What to do: In the material below, the lines from the one containing "create_clock -name core_clock -period 11.9" through the one containing "- From TR to" are to be given again exactly, ends included, and no others.
::::::::
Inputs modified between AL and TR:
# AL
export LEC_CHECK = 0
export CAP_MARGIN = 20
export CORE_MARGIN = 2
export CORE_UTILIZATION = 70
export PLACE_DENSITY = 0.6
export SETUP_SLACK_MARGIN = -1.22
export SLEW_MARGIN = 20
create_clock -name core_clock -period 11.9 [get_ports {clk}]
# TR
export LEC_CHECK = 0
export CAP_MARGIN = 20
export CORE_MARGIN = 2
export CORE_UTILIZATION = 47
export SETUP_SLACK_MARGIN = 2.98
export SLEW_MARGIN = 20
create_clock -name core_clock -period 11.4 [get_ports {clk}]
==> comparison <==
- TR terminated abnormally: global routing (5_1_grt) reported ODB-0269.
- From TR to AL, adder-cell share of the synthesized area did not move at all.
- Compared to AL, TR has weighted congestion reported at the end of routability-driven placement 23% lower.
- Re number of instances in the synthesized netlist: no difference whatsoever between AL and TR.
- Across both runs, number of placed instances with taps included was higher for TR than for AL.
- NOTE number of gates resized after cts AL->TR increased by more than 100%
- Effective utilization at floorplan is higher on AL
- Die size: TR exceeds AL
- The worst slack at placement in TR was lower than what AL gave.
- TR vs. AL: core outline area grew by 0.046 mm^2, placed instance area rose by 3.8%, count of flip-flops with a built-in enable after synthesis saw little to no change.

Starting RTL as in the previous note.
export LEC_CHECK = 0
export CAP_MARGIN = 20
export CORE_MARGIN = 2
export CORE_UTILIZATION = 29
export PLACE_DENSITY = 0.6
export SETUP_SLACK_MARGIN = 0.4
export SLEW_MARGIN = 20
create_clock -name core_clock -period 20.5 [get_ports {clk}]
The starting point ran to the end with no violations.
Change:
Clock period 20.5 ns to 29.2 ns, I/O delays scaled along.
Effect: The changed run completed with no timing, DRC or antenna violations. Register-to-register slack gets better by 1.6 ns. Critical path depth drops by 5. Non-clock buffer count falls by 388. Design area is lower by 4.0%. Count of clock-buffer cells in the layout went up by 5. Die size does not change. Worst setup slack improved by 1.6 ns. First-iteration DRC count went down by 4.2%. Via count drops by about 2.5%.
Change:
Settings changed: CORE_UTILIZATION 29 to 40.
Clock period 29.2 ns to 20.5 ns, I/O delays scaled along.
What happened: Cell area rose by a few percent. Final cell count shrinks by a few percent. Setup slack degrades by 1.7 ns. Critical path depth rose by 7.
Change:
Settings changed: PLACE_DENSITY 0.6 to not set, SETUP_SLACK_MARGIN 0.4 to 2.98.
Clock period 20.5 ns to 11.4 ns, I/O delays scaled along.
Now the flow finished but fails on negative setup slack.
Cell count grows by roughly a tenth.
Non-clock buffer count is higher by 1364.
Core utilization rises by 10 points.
// cpu
module cpu(clk,rst_n, iaddr, instr, wdata, we, addr, re, rdata, hlt);
Size: about 2,300 cells after synthesis, about 480 flip-flops, ~25,000 um2 of cells after synthesis.
make LEC_CHECK=0 CAP_MARGIN=20 CORE_MARGIN=2 CORE_UTILIZATION=40 SLEW_MARGIN=20 finish   # period 6.2 ns
run.sh (not shown) runs the stock make flow with config.mk's settings and CLKGATE_MAP_FILE=.
The baseline passed the timing, DRC and antenna checks.
Then changed:
--- a/flow/config.mk
+++ b/flow/config.mk
@@ -8,4 +8,6 @@
 export CAP_MARGIN = 20
 export CORE_MARGIN = 2
-export CORE_UTILIZATION = 40
+export CORE_UTILIZATION = 72
+export CTS_CLUSTER_SIZE = 40
+export SETUP_SLACK_MARGIN = -0.31
 export SLEW_MARGIN = 20
==> flow/constraint.sdc (replaced) <==
create_clock -name core_clock -period 4.26 [get_ports {clk}]
set_input_delay 0.8520 -clock core_clock [delete_from_list [all_inputs] [get_ports {clk}]]
set_output_delay 0.8520 -clock core_clock [all_outputs]
set_load 0.01 [all_outputs]
What happened: The changed run finished but failed the layout checks on negative setup slack; global-route usage grows by 33 points; count of clock-buffer cells in the layout shrinks by 6; final area grows by a few percent; wire length grows by about a fifth; final cell count shrinks by a few percent.
Then changed:
--- a/flow/config.mk
+++ b/flow/config.mk
@@ -6,8 +6,11 @@
 export NUM_CORES = 4
 export LEC_CHECK = 0
+export ABC_AREA = 1
 export CAP_MARGIN = 20
 export CORE_MARGIN = 2
 export CORE_UTILIZATION = 72
-export CTS_CLUSTER_SIZE = 40
-export SETUP_SLACK_MARGIN = -0.31
+export CTS_CLUSTER_DIAMETER = 231
+export CTS_CLUSTER_SIZE = 14
+export PLACE_DENSITY_LB_ADDON = 0.19
+export SETUP_SLACK_MARGIN = 0.51
 export SLEW_MARGIN = 20
==> flow/constraint.sdc (replaced) <==
create_clock -name core_clock -period 3.29 [get_ports {clk}]
set_input_delay 0.6580 -clock core_clock [delete_from_list [all_inputs] [get_ports {clk}]]
set_output_delay 0.6580 -clock core_clock [all_outputs]
set_load 0.01 [all_outputs]
Effect: The changed run failed in global routing (GRT-0116); synthesized cell count is higher by about a fifth; area after synthesis shrinks by a few percent; die size is lower by a few percent.
`design/flow/run.sh`:
```
#!/bin/bash
# the make line also repeats each setting of config.mk as NAME=value (left out here)
make -C /OpenROAD-flow-scripts/flow DESIGN_CONFIG=/design/flow/config.mk WORK_HOME=/design/flow/orfs CLKGATE_MAP_FILE= finish
```
`design/flow/config.mk`:
```
export PLATFORM = sky130hd
export DESIGN_NAME = triangle
export DESIGN_NICKNAME = triangle
export VERILOG_FILES = /design/flow/design.v
export SDC_FILE = /design/flow/constraint.sdc
export NUM_CORES = 4
export LEC_CHECK = 0
export ABC_AREA = 0
export CAP_MARGIN = 20
export CELL_PAD_IN_SITES_DETAIL_PLACEMENT = 2
export CELL_PAD_IN_SITES_GLOBAL_PLACEMENT = 0
export CORE_MARGIN = 2
export CORE_UTILIZATION = 42
export CTS_CLUSTER_SIZE = 56
export PLACE_DENSITY_LB_ADDON = 0.0
export SETUP_SLACK_MARGIN = 0.97
export SLEW_MARGIN = 20
export TNS_END_PERCENT = 40
```
`design/flow/constraint.sdc`:
```
create_clock -name core_clock -period 8.13 [get_ports {clk}]
set_input_delay 1.6260 -clock core_clock [delete_from_list [all_inputs] [get_ports {clk}]]
set_output_delay 1.6260 -clock core_clock [all_outputs]
set_load 0.01 [all_outputs]
```
v12:
==> flow/design.v <==
module uart_rx#(
	parameter CLK_FRE 	= 50,
	parameter UART_RATE = 115200
	) (
	input 				clk,    
	input 				rst_n,
	output 	 			recv_en,	
	output reg 	[ 7:0] 	recv_data,	
	input 				rx_pin 
);
parameter  RATE_CNT = (CLK_FRE * 1000_000 / UART_RATE) - 1;
reg [10:0] clk_cnt;
localparam WAIT = 2'd0, START = 2'd1, RECV = 2'd2, STOP = 2'd3;
reg [1:0] state;
assign recv_en = clk_cnt == RATE_CNT * 3 / 2;
reg [ 7:0] recv_data_r;
reg [ 2:0] recv_cnt;
always@(posedge clk)
	if(!rst_n)begin
		state 		<= WAIT;
		clk_cnt 	<= 0;
		recv_data 	<= 0;
	end
	else
	case(state)
		WAIT:
			if(!rx_pin)begin 
				recv_cnt <= 'd0;
				state <= START;
			end
		START:begin 
			if(clk_cnt == RATE_CNT / 2)begin 
				clk_cnt <= 0;
				state <= RECV;
			end
			else
				clk_cnt <= clk_cnt + 1;
		end
		RECV:begin 
			if(clk_cnt == RATE_CNT)begin 
				clk_cnt <= 0;
				recv_data_r[recv_cnt] <= rx_pin;
				recv_cnt <= recv_cnt + 1;
				state <= (recv_cnt == 7 )?STOP : RECV ;
			end
			else
				clk_cnt <= clk_cnt + 1;
		end
		STOP:begin 
			recv_data <= recv_data_r;
			if(clk_cnt == RATE_CNT * 3 / 2)begin 
				clk_cnt <= 0;
				state <= WAIT;
			end
			else 
				clk_cnt <= clk_cnt + 1;
		end
	endcase
endmodule
module uart_tx#(
	parameter CLK_FRE 	= 50,
	parameter UART_RATE = 115200
	) (
	input 				clk,    
	input 				rst_n,
	input 				send_en ,	
	output 	 			send_busy ,	
	input 		[ 7:0] 	send_data ,	
	output reg 			tx_pin
);
parameter  RATE_CNT = (CLK_FRE * 1000_000 / UART_RATE) - 1;
reg [10:0] clk_cnt;
localparam WAIT = 2'd0, START = 2'd1, SEND = 2'd2, STOP = 2'd3;
reg [1:0] state;
assign send_busy = state != WAIT;
reg [ 7:0] send_data_r;
reg [ 2:0] send_cnt;
always@(posedge clk)
	if(!rst_n)begin
		state 	<= WAIT;
		clk_cnt <= 0;
		tx_pin 	<= 1;
	end
	else
	case(state)
		WAIT:
			if(send_en)begin 
				send_data_r <= send_data;
				send_cnt <= 'd0;
				state <= START;
			end
		START:begin 
			tx_pin <= 0;
			if(clk_cnt == RATE_CNT)begin 
				clk_cnt <= 0;
				state <= SEND;
			end
			else
				clk_cnt <= clk_cnt + 1;
		end
		SEND:begin 
			tx_pin <= send_data_r[send_cnt];
			if(clk_cnt == RATE_CNT)begin 
				clk_cnt <= 0;
				send_cnt <= send_cnt + 1;
				state <= (send_cnt == 7 )?STOP : SEND ;
			end
			else
				clk_cnt <= clk_cnt + 1;
		end
		STOP:begin 
			tx_pin <= 1;
			if(clk_cnt == RATE_CNT)begin 
				clk_cnt <= 0;
				state <= WAIT;
			end
			else
				clk_cnt <= clk_cnt + 1;
		end
	endcase
endmodule
==> inputs of trial 47 <==
==> flow/design.v <==
module fpu #(
    parameter DATA_WIDTH = 32,
    parameter INST_WIDTH = 1
)(
    input                   i_clk,
    input                   i_rst_n,
    input  [DATA_WIDTH-1:0] i_data_a,
    input  [DATA_WIDTH-1:0] i_data_b,
    input  [INST_WIDTH-1:0] i_inst,
    input                   i_valid,
    output [DATA_WIDTH-1:0] o_data,
    output                  o_valid
);
    reg [DATA_WIDTH-1:0] o_data_r, o_data_w; 
    reg                  o_valid_r, o_valid_w;
    wire [30:23]          i_expo_a, i_expo_b;
    wire [22:0]           i_frag_a, i_frag_b;
    reg [30:23]           i_expo_sub;
    reg [30:23]           o_expo;
    wire                  i_sign_a, i_sign_b;
    reg [46:0]            i_frag_aa, i_frag_bb;
    reg [23:0]            i_frag_a1, i_frag_b1;
    reg [46:0]            i_frag_af, i_frag_bf;
    reg [47:0]            i_frag_o, i_frag_ma, i_frag_mb;
    reg [22:0]            i_frag_oo;
    assign o_data = o_data_r;   
    assign o_valid = o_valid_r;
    assign i_expo_a = i_data_a[30:23];
    assign i_expo_b = i_data_b[30:23];
    assign i_frag_a = i_data_a[22:0];
    assign i_frag_b = i_data_b[22:0];
    assign i_sign_a = i_data_a[DATA_WIDTH-1];
    assign i_sign_b = i_data_b[DATA_WIDTH-1];
    always @(*) begin
        i_expo_sub = 8'd0;
        o_expo     = 8'd0;
        i_frag_aa  = 47'd0;
        i_frag_bb  = 47'd0;
        i_frag_a1  = 24'd0;
        i_frag_b1  = 24'd0;
        i_frag_af  = 47'd0;
        i_frag_bf  = 47'd0;
        i_frag_o   = 48'd0;
        i_frag_ma  = 48'd0;
        i_frag_mb  = 48'd0;
        i_frag_oo  = 23'd0;
        if (i_valid) begin     
            case (i_inst) 
                1'd0: begin   
                    i_frag_a1 = {1'b1, i_frag_a};
                    i_frag_b1 = {1'b1, i_frag_b};
                    if (i_expo_a > i_expo_b) begin 
                        i_expo_sub = i_expo_a - i_expo_b;
                        i_frag_bf = {i_frag_b1, 23'b0};
                        i_frag_bb = i_frag_bf >> i_expo_sub;
                        i_frag_aa = {i_frag_a1, 23'b0};
                        o_expo = i_expo_a;
                    end
                    else begin
                        i_expo_sub = i_expo_b - i_expo_a;
                        i_frag_af = {i_frag_a1, 23'b0};
                        i_frag_aa = i_frag_af >> i_expo_sub;
                        i_frag_bb = {i_frag_b1, 23'b0};
                        o_expo = i_expo_b;
                    end
                    if (i_sign_a ^ i_sign_b) begin                        
                        if (i_frag_aa > i_frag_bb) begin
                            i_frag_o = i_frag_aa - i_frag_bb;
                            o_data_w[DATA_WIDTH-1] = i_sign_a;
                        end
                        else begin
                            i_frag_o = i_frag_bb - i_frag_aa;
                            o_data_w[DATA_WIDTH-1] = i_sign_b;
                        end
                        if (i_frag_o[46] == 1) begin
                            if (i_frag_o[22] == 1)
                                o_data_w[22:0] = i_frag_o[45:23]+1;
                            else
                                o_data_w[22:0] = i_frag_o[45:23];
                            o_data_w[30:23] = o_expo;
                        end
                        else if (i_frag_o[45] == 1) begin
                            if (i_frag_o[21] == 1)
                                o_data_w[22:0] = i_frag_o[44:22]+1;
                            else
                                o_data_w[22:0] = i_frag_o[44:22];
                            o_data_w[30:23] = o_expo - 1;
                        end
                        else if (i_frag_o[44] == 1) begin
                            if (i_frag_o[20] == 1)
                                o_data_w[22:0] = i_frag_o[43:21]+1;
                            else
                                o_data_w[22:0] = i_frag_o[43:21];
                            o_data_w[30:23] = o_expo - 2;
                        end
                        else if (i_frag_o[43] == 1) begin
                            if (i_frag_o[19] == 1)
                                o_data_w[22:0] = i_frag_o[42:20]+1;
                            else
                                o_data_w[22:0] = i_frag_o[42:20];
                            o_data_w[30:23] = o_expo - 3;
                        end
                        else if (i_frag_o[42] == 1) begin
                            if (i_frag_o[18] == 1)
                                o_data_w[22:0] = i_frag_o[41:19]+1;
                            else
                                o_data_w[22:0] = i_frag_o[41:19];
                            o_data_w[30:23] = o_expo - 4;
                        end
                        else begin
                            o_data_w[22:0] = i_frag_o[39:17];
                            o_data_w[30:23] = o_expo;                               
                        end
                    end
                    else begin
                        i_frag_o = i_frag_aa + i_frag_bb;
                        if (i_frag_o[47] == 1) begin
                            if (i_frag_o[23] == 1)
                                o_data_w[22:0] = i_frag_o[46:24]+1;
                            else
                                o_data_w[22:0] = i_frag_o[46:24];
                            o_data_w[30:23] = o_expo + 1;
                        end
                        else if (i_frag_o[46] == 1) begin
                            if (i_frag_o[22] == 1)
                                o_data_w[22:0] = i_frag_o[45:23] + 1;
                            else
                                o_data_w[22:0] = i_frag_o[45:23];
                            o_data_w[30:23] = o_expo;
                        end
                        else begin
                            o_data_w[22:0] = i_frag_o[44:12];
                            o_data_w[30:23] = o_expo - 1;
                        end
                        o_data_w[DATA_WIDTH-1] = i_sign_a;
                    end
                    o_valid_w = 1;                    
                end
                1'd1: begin
                    o_expo = i_expo_a + i_expo_b - 127;
                    o_data_w[DATA_WIDTH-1] = i_sign_a ^ i_sign_b;
                    i_frag_ma[47:24] = 24'd0;
                    i_frag_ma[23] = 1;
                    i_frag_ma[22:0] = i_frag_a;
                    i_frag_mb[47:24] = 24'd0;
                    i_frag_mb[23] = 1;
                    i_frag_mb[22:0] = i_frag_b;
                    i_frag_o = i_frag_ma * i_frag_mb;
                    if (i_frag_o[22] && i_frag_o[21]) begin
                        i_frag_o[47:23] = i_frag_o[47:23] + 1;
                    end
                    else if (i_frag_o[22] && ~i_frag_o[21]) begin 
                        i_frag_o[20] = |i_frag_o[20:0]? 1 : 0;  
                        if (i_frag_o[20] == 1)
                            i_frag_o[47:23] = i_frag_o[47:23] + 1;
                        else if (i_frag_o[23] == 1)
                            i_frag_o[47:23] = i_frag_o[47:23] + 1;
                    end
                    if (i_frag_o[47] || ~i_frag_o[46]) begin
                        if (i_frag_o[47]) begin
                            i_frag_o = i_frag_o >> 1;
                            o_expo = o_expo + 1;   
                        end  
                        if (i_frag_o[22] && i_frag_o[21]) begin
                            i_frag_o[47:23] = i_frag_o[47:23] + 1;
                        end
                        else if (i_frag_o[22] && ~i_frag_o[21]) begin 
                            i_frag_o[20] = |i_frag_o[20:0]? 1 : 0;  
                            if (i_frag_o[20] == 1)
                                i_frag_o[47:23] = i_frag_o[47:23] + 1;
                            else if (i_frag_o[23] == 1)
                                i_frag_o[47:23] = i_frag_o[47:23] + 1;
                        end
                    end
                    o_data_w[22:0] = i_frag_o[45:23];
                    o_data_w[30:23] = o_expo;
                    o_valid_w = 1;    
                end
                default: begin
                    o_data_w     = 0;
                    o_valid_w    = 1;  
                end  
            endcase
        end else begin
            o_data_w     = 0; 
            o_valid_w    = 0;  
        end
    end
    always @(posedge i_clk or negedge i_rst_n) begin
        if(~i_rst_n) begin    
            o_data_r <= 0;
            o_valid_r <= 0;
        end else begin
            o_data_r <= o_data_w;
            o_valid_r <= o_valid_w;
        end
    end
endmodule
==> flow/run.sh <==
#!/bin/bash
# the make line also repeats each setting of config.mk as NAME=value (left out here)
make -C /OpenROAD-flow-scripts/flow DESIGN_CONFIG=/design/flow/config.mk WORK_HOME=/design/flow/orfs CLKGATE_MAP_FILE= finish
==> flow/config.mk <==
export PLATFORM = sky130hd
export DESIGN_NAME = fpu
export DESIGN_NICKNAME = fpu
export VERILOG_FILES = /design/flow/design.v
export SDC_FILE = /design/flow/constraint.sdc
export NUM_CORES = 4
export LEC_CHECK = 0
export CAP_MARGIN = 20
export CORE_MARGIN = 2
export CORE_UTILIZATION = 65
export CTS_CLUSTER_DIAMETER = 249
export CTS_CLUSTER_SIZE = 36
export SETUP_SLACK_MARGIN = -0.69
export SLEW_MARGIN = 20
==> flow/constraint.sdc <==
create_clock -name core_clock -period 10.3 [get_ports {i_clk}]
set_input_delay 2.0600 -clock core_clock [delete_from_list [all_inputs] [get_ports {i_clk}]]
set_output_delay 2.0600 -clock core_clock [all_outputs]
set_load 0.01 [all_outputs]
==> build 11 (differences from trial 47) <==
Settings changed: CORE_UTILIZATION 65 to 56, CTS_CLUSTER_DIAMETER 249 to unset, CTS_CLUSTER_SIZE 36 to unset, SETUP_SLACK_MARGIN -0.69 to unset.
==> flow/constraint.sdc (replaced) <==
create_clock -name core_clock -period 13.8 [get_ports {i_clk}]
set_input_delay 2.7600 -clock core_clock [delete_from_list [all_inputs] [get_ports {i_clk}]]
set_output_delay 2.7600 -clock core_clock [all_outputs]
set_load 0.01 [all_outputs]
==> results.txt <==
Die width: 256.0 um
Die span in y: 256.0 um
Grt ovf: 140
Rows: 92
Stopped at: global routing (5_1_grt)
First error: [ERROR GRT-0116] Global routing finished with congestion. Check the congestion regions in the DRC Viewer.
GRT Overall Usage: 77.32%
Placement Cell Area: 54,970 um^2
Placed cells: 7,780
Chip area: 65,520 um^2
Floorplan Utilization: 65.54%
Core area: 62,970 um^2
Status: aborted with a tool error
Final Wtd Congestion: 1.233
Place WS: -2.014 ns
Met3 usage: 63.80%
Post_cts resized: 409
HPWL Detailed: 165.0 mm
That was trial 47.
==> results.txt <==
Status: timing/DRC/antenna clean
Rows: 99
Place WS: -0.009048 ns
Post_cts resized: 0
Grt ovf: 0
Die span in y: 275.5 um
HPWL Detailed: 142.8 mm
Die width: 275.5 um
Met3 usage: 12.41%
Chip area: 75,880 um^2
I/O pin cnt: 101
Final Wtd Congestion: 1.097
GRT Overall Usage: 46.12%
That was build 11.

* * *

==> 11-24 <==
Starts from the design.v that is shown in full above.
Settings: LEC_CHECK=0, CAP_MARGIN=20, CORE_MARGIN=2, CORE_UTILIZATION=65, CTS_CLUSTER_SIZE=59, MAX_ROUTING_LAYER=met4, SLEW_MARGIN=20, TNS_END_PERCENT=5; clock period 10.8 ns.
run.sh (not shown) runs the stock make flow with config.mk's settings and CLKGATE_MAP_FILE=.
==> 06-06 (differences from 11-24) <==
--- a/flow/config.mk
+++ b/flow/config.mk
@@ -9,6 +9,4 @@
 export CORE_MARGIN = 2
-export CORE_UTILIZATION = 65
-export CTS_CLUSTER_SIZE = 59
-export MAX_ROUTING_LAYER = met4
+export CORE_UTILIZATION = 50
+export SETUP_SLACK_MARGIN = 2.23
 export SLEW_MARGIN = 20
-export TNS_END_PERCENT = 5
==> flow/constraint.sdc (replaced) <==
create_clock -name core_clock -period 7.67 [get_ports {i_clk}]
set_input_delay 1.5340 -clock core_clock [delete_from_list [all_inputs] [get_ports {i_clk}]]
set_output_delay 1.5340 -clock core_clock [all_outputs]
set_load 0.01 [all_outputs]
==> 04-21 (differences from 11-24) <==
--- a/flow/config.mk
+++ b/flow/config.mk
@@ -10,5 +10,4 @@
 export CORE_UTILIZATION = 65
-export CTS_CLUSTER_SIZE = 59
-export MAX_ROUTING_LAYER = met4
+export CTS_CLUSTER_SIZE = 34
+export SETUP_SLACK_MARGIN = -0.78
 export SLEW_MARGIN = 20
-export TNS_END_PERCENT = 5
==> flow/constraint.sdc (replaced) <==
create_clock -name core_clock -period 11.5 [get_ports {i_clk}]
set_input_delay 2.3000 -clock core_clock [delete_from_list [all_inputs] [get_ports {i_clk}]]
set_output_delay 2.3000 -clock core_clock [all_outputs]
set_load 0.01 [all_outputs]
==> comparison <==
In count of clock-buffer cells in the layout, 04-21 and 06-06 do not differ.
Synthesized cell count is the same in 04-21 and 06-06.
11-24 never finished: it broke off in 5_1_grt, error ODB-0269. 06-06 reached the layout checks and failed them: setup timing. 04-21 finished with setup timing left.
Setup of v59:
## enc_bundler_top
module enc_bundler_top(
	input  wire 						clk,
	input  wire 						nrst,
	input  wire 						bundling_features,
	input  wire [617-1:0]	bits_to_bundle,
	output logic 						encoded_bit
	);
Size in the first run: about 1700 cells after synthesis, ~1 flip-flops, ~620 I/O pins.
Settings: LEC_CHECK=0, CAP_MARGIN=20, CELL_PAD_IN_SITES_DETAIL_PLACEMENT=1, CELL_PAD_IN_SITES_GLOBAL_PLACEMENT=2, CORE_ASPECT_RATIO=1.7, CORE_MARGIN=2, CORE_UTILIZATION=55, CTS_CLUSTER_DIAMETER=180, CTS_CLUSTER_SIZE=92, GPL_ROUTABILITY_DRIVEN=0, GPL_TIMING_DRIVEN=0, MAX_ROUTING_LAYER=met4, PLACE_DENSITY=0.6, SETUP_SLACK_MARGIN=3.91, SLEW_MARGIN=20; clock period 16.3 ns.
run.sh (not shown) runs the stock make flow with config.mk's settings and CLKGATE_MAP_FILE=.
The flow ended early for v59: it failed with a tool error in global placement (3_3_place_gp).
==> flow/design.v (excerpt) <==
module top(input clk, rst, ball_speed, serve_type, angle, bat_size, restart, start, en_color, auto, hard_mode, input[3:0] mode, max_score, input[8:0] adc, output sel, size, output sound, output [9:0] RED, GRN, BLU, output HSYNC, VSYNC, px_clk, blank);
clock: 13.3 ns
lec_check: 0
abc_area: 1
cap_margin: 5
cell_pad_in_sites_detail_placement: 0
cell_pad_in_sites_global_placement: 2
core_margin: 2
core_utilization: 22
cts_cluster_size: 70
gpl_timing_driven: 0
max_routing_layer: met4
slew_margin: 30
run.sh (not shown) runs the stock make flow with config.mk's settings and CLKGATE_MAP_FILE=.
Change:
- CAP_MARGIN: 5 -> 20
- CELL_PAD_IN_SITES_DETAIL_PLACEMENT: 0 -> not set
- CELL_PAD_IN_SITES_GLOBAL_PLACEMENT: 2 -> not set
- CORE_UTILIZATION: 22 -> 56
- CTS_CLUSTER_SIZE: 70 -> not set
- GPL_TIMING_DRIVEN: 0 -> not set
- MAX_ROUTING_LAYER: met4 -> not set
- PLACE_DENSITY: not set -> 0.6
- SLEW_MARGIN: 30 -> 5
- clock period: 13.3 -> 7.07 ns (I/O delays scaled with it)
Result: The changed run finished with timing, DRC and antenna clean; fmax rises by 49%; combinational power rises by 77%; critical path depth falls by 17; power rises by 77%; wire length falls by 15%; die size falls by 60%; design area falls by 1.6%; via count rises by 3.6%; sequential share of layout area rises by 0.16 points.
::::::::
Result below:
create_clock -name core_clock -period 11.9 [get_ports {clk}]
# TR
export LEC_CHECK = 0
export CAP_MARGIN = 20
export CORE_MARGIN = 2
export CORE_UTILIZATION = 47
export SETUP_SLACK_MARGIN = 2.98
export SLEW_MARGIN = 20
create_clock -name core_clock -period 11.4 [get_ports {clk}]
==> comparison <==
- TR terminated abnormally: global routing (5_1_grt) reported ODB-0269.
- From TR to AL, adder-cell share of the synthesized area did not move at all.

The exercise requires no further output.